--- EXCERPTED DATA ---

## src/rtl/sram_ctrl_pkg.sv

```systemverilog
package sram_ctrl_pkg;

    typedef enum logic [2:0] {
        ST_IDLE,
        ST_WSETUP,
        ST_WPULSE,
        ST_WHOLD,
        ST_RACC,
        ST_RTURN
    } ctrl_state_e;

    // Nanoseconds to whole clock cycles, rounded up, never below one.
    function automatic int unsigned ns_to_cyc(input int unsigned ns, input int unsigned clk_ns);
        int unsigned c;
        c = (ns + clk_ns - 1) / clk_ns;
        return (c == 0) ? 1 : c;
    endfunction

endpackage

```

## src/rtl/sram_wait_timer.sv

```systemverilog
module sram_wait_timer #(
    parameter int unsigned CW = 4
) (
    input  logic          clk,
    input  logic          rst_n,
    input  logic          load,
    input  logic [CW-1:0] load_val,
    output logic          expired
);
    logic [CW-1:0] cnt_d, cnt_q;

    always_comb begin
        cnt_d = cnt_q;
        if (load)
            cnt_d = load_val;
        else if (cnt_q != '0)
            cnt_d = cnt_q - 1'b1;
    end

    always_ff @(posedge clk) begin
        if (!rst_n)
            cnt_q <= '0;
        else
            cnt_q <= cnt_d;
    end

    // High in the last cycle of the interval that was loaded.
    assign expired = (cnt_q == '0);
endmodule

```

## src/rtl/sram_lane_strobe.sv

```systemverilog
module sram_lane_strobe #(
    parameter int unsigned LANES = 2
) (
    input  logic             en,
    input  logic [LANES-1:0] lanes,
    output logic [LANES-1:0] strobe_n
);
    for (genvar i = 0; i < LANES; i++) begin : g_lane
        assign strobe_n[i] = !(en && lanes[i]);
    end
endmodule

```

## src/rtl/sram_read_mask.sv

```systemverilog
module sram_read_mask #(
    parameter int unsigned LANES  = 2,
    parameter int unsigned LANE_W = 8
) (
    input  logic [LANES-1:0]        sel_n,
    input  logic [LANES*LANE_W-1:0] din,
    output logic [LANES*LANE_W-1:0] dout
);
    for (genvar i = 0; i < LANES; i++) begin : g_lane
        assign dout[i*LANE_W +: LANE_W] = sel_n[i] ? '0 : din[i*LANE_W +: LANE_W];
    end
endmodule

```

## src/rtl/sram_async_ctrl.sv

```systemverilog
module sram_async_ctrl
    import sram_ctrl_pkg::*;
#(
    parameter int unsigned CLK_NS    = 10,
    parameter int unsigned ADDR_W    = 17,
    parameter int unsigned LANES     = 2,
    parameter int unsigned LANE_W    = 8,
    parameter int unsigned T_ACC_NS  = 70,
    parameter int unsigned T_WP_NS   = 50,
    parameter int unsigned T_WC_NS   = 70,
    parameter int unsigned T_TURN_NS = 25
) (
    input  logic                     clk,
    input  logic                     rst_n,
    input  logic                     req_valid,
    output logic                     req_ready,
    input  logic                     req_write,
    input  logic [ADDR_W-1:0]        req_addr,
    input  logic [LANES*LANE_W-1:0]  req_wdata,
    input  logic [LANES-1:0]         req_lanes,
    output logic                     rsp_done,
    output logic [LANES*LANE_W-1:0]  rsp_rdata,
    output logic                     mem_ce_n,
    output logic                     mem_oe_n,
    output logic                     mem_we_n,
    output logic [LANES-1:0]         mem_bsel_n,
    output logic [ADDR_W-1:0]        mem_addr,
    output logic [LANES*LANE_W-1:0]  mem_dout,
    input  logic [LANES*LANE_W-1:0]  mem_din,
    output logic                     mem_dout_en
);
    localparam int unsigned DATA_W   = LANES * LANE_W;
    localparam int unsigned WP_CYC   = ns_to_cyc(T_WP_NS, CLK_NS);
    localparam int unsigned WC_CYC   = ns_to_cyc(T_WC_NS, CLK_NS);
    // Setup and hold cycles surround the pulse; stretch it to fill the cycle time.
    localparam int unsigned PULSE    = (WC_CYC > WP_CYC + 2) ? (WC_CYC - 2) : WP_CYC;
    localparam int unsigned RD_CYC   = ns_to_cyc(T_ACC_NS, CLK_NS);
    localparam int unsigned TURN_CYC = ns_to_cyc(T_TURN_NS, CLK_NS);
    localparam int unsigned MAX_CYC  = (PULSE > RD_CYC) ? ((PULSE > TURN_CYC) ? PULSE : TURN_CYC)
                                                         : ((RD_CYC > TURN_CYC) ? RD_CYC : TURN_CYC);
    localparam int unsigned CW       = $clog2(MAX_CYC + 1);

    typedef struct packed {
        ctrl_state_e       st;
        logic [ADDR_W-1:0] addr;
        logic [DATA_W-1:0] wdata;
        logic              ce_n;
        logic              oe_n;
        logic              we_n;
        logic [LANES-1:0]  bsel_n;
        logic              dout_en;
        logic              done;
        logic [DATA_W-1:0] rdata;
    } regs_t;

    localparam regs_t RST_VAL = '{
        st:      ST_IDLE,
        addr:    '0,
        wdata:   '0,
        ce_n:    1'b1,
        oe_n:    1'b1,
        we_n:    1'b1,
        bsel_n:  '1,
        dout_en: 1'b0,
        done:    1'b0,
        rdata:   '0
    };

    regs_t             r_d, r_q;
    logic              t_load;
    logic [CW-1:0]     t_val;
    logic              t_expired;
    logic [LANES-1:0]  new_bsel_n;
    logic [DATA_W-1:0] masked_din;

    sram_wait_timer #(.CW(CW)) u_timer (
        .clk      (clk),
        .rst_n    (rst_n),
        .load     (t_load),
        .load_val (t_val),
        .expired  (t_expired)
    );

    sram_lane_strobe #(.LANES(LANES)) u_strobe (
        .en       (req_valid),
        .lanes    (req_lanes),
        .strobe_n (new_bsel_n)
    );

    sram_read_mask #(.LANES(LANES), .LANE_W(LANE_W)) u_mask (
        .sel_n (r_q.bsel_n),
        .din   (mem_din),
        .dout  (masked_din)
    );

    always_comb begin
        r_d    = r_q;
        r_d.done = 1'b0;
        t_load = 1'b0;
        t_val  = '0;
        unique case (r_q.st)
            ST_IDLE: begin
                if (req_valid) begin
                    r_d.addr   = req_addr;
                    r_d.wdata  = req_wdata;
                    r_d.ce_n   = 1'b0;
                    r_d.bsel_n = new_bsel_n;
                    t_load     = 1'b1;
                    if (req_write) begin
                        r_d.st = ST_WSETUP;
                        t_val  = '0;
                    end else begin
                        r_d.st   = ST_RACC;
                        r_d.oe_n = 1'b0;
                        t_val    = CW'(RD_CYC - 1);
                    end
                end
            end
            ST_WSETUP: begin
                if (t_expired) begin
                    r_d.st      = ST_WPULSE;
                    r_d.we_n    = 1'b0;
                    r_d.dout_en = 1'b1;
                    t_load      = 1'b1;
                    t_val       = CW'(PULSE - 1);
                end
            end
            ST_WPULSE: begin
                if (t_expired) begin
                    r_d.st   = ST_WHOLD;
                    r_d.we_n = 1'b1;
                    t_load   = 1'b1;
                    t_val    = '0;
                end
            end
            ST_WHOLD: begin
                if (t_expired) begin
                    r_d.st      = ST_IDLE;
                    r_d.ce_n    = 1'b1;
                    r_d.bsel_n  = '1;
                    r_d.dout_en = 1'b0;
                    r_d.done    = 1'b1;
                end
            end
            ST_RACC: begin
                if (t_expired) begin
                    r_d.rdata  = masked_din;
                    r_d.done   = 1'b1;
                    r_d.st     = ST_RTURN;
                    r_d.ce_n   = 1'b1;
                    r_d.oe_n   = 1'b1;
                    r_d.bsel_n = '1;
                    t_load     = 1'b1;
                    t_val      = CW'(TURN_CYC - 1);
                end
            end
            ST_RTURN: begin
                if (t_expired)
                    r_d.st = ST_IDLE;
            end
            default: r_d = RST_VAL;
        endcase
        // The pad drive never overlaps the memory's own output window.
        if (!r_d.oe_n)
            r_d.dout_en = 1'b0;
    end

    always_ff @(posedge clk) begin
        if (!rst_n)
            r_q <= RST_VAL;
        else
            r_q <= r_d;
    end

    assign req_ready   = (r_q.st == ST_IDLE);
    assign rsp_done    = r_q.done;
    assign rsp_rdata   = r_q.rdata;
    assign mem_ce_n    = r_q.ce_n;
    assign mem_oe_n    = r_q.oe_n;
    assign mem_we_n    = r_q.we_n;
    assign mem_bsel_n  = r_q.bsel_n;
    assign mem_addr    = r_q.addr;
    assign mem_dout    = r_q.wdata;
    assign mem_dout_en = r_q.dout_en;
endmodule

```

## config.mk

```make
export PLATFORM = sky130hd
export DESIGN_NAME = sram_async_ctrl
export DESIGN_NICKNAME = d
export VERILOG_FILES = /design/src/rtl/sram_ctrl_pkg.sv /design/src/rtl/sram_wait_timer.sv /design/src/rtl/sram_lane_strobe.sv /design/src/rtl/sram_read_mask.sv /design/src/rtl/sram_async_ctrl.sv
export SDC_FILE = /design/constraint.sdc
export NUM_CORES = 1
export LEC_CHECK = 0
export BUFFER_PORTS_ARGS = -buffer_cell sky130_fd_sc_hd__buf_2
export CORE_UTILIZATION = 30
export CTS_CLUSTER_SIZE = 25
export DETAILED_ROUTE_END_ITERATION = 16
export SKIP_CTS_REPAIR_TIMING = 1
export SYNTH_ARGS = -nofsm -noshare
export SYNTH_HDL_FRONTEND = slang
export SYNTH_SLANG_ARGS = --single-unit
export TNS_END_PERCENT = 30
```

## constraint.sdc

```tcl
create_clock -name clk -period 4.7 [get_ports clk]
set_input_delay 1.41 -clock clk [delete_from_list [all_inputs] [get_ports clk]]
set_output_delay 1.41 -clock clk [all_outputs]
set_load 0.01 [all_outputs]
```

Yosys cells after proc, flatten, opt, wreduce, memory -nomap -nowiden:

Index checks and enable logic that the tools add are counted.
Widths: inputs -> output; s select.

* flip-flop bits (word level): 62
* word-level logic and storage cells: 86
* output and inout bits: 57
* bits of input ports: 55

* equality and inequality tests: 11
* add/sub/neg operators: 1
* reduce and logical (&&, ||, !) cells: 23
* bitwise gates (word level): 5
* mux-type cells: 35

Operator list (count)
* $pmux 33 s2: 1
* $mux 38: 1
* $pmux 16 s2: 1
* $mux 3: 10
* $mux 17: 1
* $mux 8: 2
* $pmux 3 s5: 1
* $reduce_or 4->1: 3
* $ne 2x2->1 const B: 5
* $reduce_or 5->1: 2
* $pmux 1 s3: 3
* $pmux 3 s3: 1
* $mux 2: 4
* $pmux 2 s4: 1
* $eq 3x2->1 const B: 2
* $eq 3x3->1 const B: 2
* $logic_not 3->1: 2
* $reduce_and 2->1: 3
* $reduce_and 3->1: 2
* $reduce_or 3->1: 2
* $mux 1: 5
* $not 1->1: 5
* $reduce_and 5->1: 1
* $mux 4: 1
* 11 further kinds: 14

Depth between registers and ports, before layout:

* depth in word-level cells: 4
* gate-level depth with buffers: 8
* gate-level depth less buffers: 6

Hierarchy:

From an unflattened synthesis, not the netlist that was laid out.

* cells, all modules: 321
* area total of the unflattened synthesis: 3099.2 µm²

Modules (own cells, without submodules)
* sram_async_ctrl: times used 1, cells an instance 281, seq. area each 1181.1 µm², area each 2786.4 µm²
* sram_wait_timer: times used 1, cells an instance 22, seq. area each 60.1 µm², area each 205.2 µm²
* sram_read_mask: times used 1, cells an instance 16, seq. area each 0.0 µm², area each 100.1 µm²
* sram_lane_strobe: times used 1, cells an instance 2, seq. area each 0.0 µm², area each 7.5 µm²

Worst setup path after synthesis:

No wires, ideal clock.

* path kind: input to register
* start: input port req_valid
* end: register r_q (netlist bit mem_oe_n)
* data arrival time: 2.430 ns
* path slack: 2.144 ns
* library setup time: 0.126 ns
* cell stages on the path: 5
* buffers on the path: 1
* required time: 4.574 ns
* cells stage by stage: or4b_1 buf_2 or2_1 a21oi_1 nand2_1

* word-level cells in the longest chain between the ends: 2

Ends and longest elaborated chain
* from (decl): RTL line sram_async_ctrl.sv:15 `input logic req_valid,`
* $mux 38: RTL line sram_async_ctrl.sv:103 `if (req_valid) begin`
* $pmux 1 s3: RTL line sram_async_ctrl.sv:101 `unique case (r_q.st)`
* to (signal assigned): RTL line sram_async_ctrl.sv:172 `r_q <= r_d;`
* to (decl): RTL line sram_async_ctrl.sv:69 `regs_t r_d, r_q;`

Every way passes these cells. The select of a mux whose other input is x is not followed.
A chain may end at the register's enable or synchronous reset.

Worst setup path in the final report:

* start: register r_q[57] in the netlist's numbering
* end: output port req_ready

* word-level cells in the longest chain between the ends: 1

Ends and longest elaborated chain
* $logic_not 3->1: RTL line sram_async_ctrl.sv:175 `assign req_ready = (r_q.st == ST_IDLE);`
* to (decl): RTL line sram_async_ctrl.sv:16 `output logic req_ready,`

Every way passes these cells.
...
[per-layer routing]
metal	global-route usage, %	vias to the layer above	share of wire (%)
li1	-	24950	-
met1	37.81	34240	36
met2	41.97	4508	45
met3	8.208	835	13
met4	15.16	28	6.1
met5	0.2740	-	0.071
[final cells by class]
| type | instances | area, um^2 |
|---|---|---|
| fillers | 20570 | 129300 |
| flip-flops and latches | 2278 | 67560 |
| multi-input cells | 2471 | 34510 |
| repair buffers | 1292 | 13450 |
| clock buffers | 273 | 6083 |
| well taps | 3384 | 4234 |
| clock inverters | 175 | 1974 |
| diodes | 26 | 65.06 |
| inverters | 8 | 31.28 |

--- WORK REQUEST ---
Starting at the line that has "175 | 1974 |" and ending at the line that has "8 | 31.28 |", please write out the lines above exactly, leaving out all others.

--- WORKED SOLUTION ---
| clock inverters | 175 | 1974 |
| diodes | 26 | 65.06 |
| inverters | 8 | 31.28 |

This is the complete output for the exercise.